Una multitudinaria manifestación civil integrada por miembros de la comunidad judía se congregó frente a las puertas de Gracie Mansion, residencia oficial de la alcaldía de Nueva York, para exigir la destitución inmediata del alcalde Zohran Mamdani.
Los organizadores de la protesta acusan formalmente al mandatario municipal de omitir la condena de agresiones específicas y de no brindar protección adecuada a la población judía en un contexto de marcado incremento de las agresiones en la metrópoli. Las demandas civiles exigen formalmente a la gobernadora Kathy Hochul activar los mecanismos legales para removerlo del cargo.
El detonante fundamental del descontento comunitario radicó en la difusión en las plataformas digitales de la postura oficial de Mamdani respecto al Día de la Nakba, conmemoración anual vinculada al éxodo palestino. Organizaciones de activistas como End Jew Hatred denunciaron que la retórica utilizada por el alcalde de izquierda alienta expresiones hostiles y valida discursos de odio en los condados. La jornada de protestas en el Upper East Side escenificó un fuerte clima de polarización social, registrándose intensos careos verbales entre los manifestantes y agrupaciones de contramanifestantes que salieron en defensa de la gestión local.
Las estadísticas publicadas por la Liga Antidifamación (ADL) aportaron un alarmante contexto a la crisis, constatando que durante el año 2025 el estado de Nueva York lideró el indicador nacional con 1.160 incidentes de carácter antisemita. Por su parte, los sectores que respaldan al alcalde de origen musulmán, incluyendo a colectivos de judíos antiisraelíes y líderes vecinales, rechazaron categóricamente las acusaciones de discriminación. Los defensores argumentaron que las denuncias de censura responden exclusivamente a motivaciones y agendas políticas, señalando que pronunciarse críticamente contra el sionismo no constituye un ataque contra el judaísmo.

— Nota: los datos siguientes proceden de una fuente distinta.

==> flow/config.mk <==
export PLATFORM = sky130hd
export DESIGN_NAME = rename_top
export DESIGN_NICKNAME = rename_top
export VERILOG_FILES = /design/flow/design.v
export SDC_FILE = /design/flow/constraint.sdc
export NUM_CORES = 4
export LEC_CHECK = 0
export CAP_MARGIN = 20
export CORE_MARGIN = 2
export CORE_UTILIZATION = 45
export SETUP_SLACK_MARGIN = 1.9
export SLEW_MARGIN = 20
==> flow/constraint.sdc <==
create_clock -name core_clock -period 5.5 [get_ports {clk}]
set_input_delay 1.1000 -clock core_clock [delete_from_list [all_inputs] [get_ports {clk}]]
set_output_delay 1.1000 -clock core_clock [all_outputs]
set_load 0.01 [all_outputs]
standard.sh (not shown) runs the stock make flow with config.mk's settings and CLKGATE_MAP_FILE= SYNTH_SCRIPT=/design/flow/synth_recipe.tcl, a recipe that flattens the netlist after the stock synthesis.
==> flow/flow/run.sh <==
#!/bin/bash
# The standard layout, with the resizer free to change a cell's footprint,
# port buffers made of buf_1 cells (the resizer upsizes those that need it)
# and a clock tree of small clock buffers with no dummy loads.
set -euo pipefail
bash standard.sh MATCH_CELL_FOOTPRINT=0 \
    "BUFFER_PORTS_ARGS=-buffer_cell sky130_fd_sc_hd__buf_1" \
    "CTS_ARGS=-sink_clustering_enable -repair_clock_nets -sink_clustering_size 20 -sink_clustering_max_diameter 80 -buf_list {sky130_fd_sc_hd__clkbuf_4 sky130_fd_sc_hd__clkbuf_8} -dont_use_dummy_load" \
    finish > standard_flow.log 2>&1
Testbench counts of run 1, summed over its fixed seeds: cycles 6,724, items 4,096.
This design comes from an exercise in tuning for small area on the open sky130 flow, not from production work. Function was checked by simulation only, so behaviour that the tests miss may differ from the original. Power and IR drop assume default switching activity. The flow treats the clock pin as an ideal source, which a real chip does not have.

==> flow/run.sh <==
#!/bin/bash
# synth_recipe.tcl (not shown) runs the flow's synth.tcl, then flattens the netlist and writes it again
# the make line also repeats each setting of config.mk as NAME=value (left out here)
make -C /OpenROAD-flow-scripts/flow DESIGN_CONFIG=/design/flow/config.mk WORK_HOME=/design/flow/orfs CLKGATE_MAP_FILE= SYNTH_SCRIPT=/design/flow/synth_recipe.tcl finish
==> flow/config.mk <==
export PLATFORM = sky130hd
export DESIGN_NAME = decode_stage
export DESIGN_NICKNAME = decode_stage
export VERILOG_FILES = /design/flow/design.v
export SDC_FILE = /design/flow/constraint.sdc
export NUM_CORES = 4
export LEC_CHECK = 0
export CAP_MARGIN = 20
export CORE_MARGIN = 2
export CORE_UTILIZATION = 40
export SLEW_MARGIN = 20
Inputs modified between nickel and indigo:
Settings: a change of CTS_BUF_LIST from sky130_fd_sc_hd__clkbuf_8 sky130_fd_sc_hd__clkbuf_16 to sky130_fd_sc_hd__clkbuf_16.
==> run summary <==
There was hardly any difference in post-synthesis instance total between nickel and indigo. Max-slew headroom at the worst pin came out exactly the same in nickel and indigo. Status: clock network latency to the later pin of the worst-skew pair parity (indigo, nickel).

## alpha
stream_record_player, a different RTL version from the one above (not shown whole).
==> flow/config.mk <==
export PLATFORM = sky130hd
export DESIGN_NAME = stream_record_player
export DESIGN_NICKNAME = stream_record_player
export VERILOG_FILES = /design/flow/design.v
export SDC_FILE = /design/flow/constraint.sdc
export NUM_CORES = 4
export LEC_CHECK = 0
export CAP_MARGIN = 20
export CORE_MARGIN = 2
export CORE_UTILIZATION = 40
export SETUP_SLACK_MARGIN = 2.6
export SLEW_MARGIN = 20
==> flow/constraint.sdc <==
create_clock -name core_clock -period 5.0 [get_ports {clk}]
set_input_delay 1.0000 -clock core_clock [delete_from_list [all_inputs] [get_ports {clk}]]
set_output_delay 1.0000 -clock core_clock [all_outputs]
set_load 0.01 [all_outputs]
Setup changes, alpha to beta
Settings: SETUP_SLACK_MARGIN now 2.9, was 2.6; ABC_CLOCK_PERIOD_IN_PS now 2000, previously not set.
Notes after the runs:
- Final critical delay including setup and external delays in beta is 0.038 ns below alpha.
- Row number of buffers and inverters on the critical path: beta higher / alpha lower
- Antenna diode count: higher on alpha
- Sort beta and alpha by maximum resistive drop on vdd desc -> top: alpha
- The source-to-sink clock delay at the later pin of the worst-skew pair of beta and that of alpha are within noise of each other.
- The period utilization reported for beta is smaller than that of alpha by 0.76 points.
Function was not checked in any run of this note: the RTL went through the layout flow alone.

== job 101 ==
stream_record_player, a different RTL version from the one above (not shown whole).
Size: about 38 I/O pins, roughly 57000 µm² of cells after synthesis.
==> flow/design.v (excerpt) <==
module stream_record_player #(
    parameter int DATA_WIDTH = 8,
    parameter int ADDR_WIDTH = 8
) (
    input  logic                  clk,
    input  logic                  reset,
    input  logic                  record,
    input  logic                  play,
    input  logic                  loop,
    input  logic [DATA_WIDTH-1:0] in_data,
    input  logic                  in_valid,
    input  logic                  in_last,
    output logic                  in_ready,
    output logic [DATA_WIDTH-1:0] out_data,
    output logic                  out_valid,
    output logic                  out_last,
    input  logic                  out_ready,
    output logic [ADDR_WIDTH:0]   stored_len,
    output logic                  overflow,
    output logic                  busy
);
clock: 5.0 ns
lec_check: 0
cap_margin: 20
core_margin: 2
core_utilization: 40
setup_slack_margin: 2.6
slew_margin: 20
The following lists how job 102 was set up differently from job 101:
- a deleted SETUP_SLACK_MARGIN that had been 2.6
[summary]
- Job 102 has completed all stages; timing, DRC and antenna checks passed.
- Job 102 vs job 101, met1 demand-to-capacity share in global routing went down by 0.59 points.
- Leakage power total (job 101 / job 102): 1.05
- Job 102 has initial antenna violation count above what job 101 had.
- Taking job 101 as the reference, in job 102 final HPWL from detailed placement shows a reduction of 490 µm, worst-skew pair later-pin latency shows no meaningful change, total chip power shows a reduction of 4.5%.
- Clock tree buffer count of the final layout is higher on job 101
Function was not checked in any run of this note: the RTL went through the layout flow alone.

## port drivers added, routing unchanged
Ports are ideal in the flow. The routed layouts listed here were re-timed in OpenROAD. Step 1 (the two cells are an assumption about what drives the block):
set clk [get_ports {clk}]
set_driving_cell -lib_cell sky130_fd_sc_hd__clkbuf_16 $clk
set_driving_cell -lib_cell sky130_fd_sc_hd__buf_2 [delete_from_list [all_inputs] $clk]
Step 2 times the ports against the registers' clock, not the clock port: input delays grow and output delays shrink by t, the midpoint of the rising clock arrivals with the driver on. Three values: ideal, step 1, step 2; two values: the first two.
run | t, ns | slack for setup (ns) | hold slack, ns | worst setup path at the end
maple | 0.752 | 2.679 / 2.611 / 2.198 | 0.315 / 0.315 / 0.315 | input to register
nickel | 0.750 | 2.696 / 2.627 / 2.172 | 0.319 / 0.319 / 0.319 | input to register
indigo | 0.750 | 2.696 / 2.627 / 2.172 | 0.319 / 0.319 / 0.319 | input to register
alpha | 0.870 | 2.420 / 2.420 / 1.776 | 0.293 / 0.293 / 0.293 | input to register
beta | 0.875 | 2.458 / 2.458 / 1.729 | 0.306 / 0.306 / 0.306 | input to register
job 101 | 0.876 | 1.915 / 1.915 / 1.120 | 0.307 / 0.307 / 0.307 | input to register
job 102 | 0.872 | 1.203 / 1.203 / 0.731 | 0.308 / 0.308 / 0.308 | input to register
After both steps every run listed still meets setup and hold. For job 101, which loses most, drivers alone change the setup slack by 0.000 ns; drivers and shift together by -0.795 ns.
What follows belongs to an exercise in optimizing a design on an open flow for small area, a short achievable clock period and few clock cycles; a production flow would make more cautious choices. In this exercise RTL edits were held to simulation tests only and were not proved equivalent to the original. Power figures rest on the tool's default switching activity, not on a simulated workload.

==> flow/design.v <==
package slim_pkg;
  localparam int unsigned ListDepth = 32;
  localparam logic [1:0] REQ_INSERT_A = 2'd0;
  localparam logic [1:0] REQ_INSERT_B = 2'd1;
  localparam logic [1:0] REQ_MERGE    = 2'd2;
  localparam logic [1:0] STATUS_INSERTED = 2'd0;
  localparam logic [1:0] STATUS_FULL     = 2'd1;
  localparam logic [1:0] STATUS_MERGED   = 2'd2;
  localparam logic [1:0] STATUS_EMPTY    = 2'd3;
  localparam logic SOURCE_A = 1'b0;
  localparam logic SOURCE_B = 1'b1;
  typedef struct packed {
    logic [1:0]         req_type;
    logic signed [31:0] value;
  } slim_in_t;
  typedef struct packed {
    logic signed [31:0] value_out;
    logic               source;
    logic [1:0]         status;
    logic               last;
  } slim_out_t;
  typedef struct packed {
    logic               ins;
    logic               pop;
    logic signed [31:0] value;
  } slim_cmd_t;
  typedef struct packed {
    logic signed [31:0] data;
    logic               valid;
    logic               gt;
  } slim_link_t;
endpackage
module slim_cmp_leaf (
  input  logic a,
  input  logic nb,     
  output logic ng,     
  output logic l       
);
  assign ng = !(a && nb);
  assign l  = !(a || nb);
endmodule
module slim_cmp_n1 (
  input  logic ng_h, l_h, ng_l, l_l,
  output logic g, nl
);
  assign g  = !(ng_h && (l_h || ng_l));
  assign nl = !(l_h || (ng_h && l_l));
endmodule
module slim_cmp_n2 (
  input  logic g_h, nl_h, g_l, nl_l,
  output logic ng, l
);
  assign ng = !(g_h || (nl_h && g_l));
  assign l  = !(nl_h && (g_h || nl_l));
endmodule
module slim_cell (
  input  logic [31:0] a,
  input  logic [31:0] nb,
  output logic        g,
  output logic        nl
);
  logic [31:0] ng1, l1;
  logic [15:0] g2, nl2;
  logic [7:0]  ng3, l3;
  logic [3:0]  g4, nl4;
  logic [1:0]  ng5, l5;
  for (genvar k = 0; k < 32; k++) begin : g_leaf
    slim_cmp_leaf u (.a(a[k]), .nb(nb[k]), .ng(ng1[k]), .l(l1[k]));
  end
  for (genvar k = 0; k < 16; k++) begin : g_l2
    slim_cmp_n1 u (.ng_h(ng1[2*k+1]), .l_h(l1[2*k+1]), .ng_l(ng1[2*k]), .l_l(l1[2*k]),
                   .g(g2[k]), .nl(nl2[k]));
  end
  for (genvar k = 0; k < 8; k++) begin : g_l3
    slim_cmp_n2 u (.g_h(g2[2*k+1]), .nl_h(nl2[2*k+1]), .g_l(g2[2*k]), .nl_l(nl2[2*k]),
                   .ng(ng3[k]), .l(l3[k]));
  end
  for (genvar k = 0; k < 4; k++) begin : g_l4
    slim_cmp_n1 u (.ng_h(ng3[2*k+1]), .l_h(l3[2*k+1]), .ng_l(ng3[2*k]), .l_l(l3[2*k]),
                   .g(g4[k]), .nl(nl4[k]));
  end
  for (genvar k = 0; k < 2; k++) begin : g_l5
    slim_cmp_n2 u (.g_h(g4[2*k+1]), .nl_h(nl4[2*k+1]), .g_l(g4[2*k]), .nl_l(nl4[2*k]),
                   .ng(ng5[k]), .l(l5[k]));
  end
  slim_cmp_n1 u_top (.ng_h(ng5[1]), .l_h(l5[1]), .ng_l(ng5[0]), .l_l(l5[0]), .g(g), .nl(nl));
endmodule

El operativo de seguridad desplegado por el Departamento de Policía de la Ciudad de Nueva York (NYPD) logró contener los perímetros de la manifestación del martes, impidiendo la ocurrencia de incidentes físicos de gravedad en las cercanías de la sede consistorial. Representantes de uniones religiosas locales recalcaron la inmensa responsabilidad que recae sobre la alcaldía debido a que Nueva York alberga la mayor densidad de población judía del país. La crisis de seguridad pública ha profundizado la fractura política en los distritos electorales de la Gran Manzana, previéndose nuevas jornadas de movilización civil.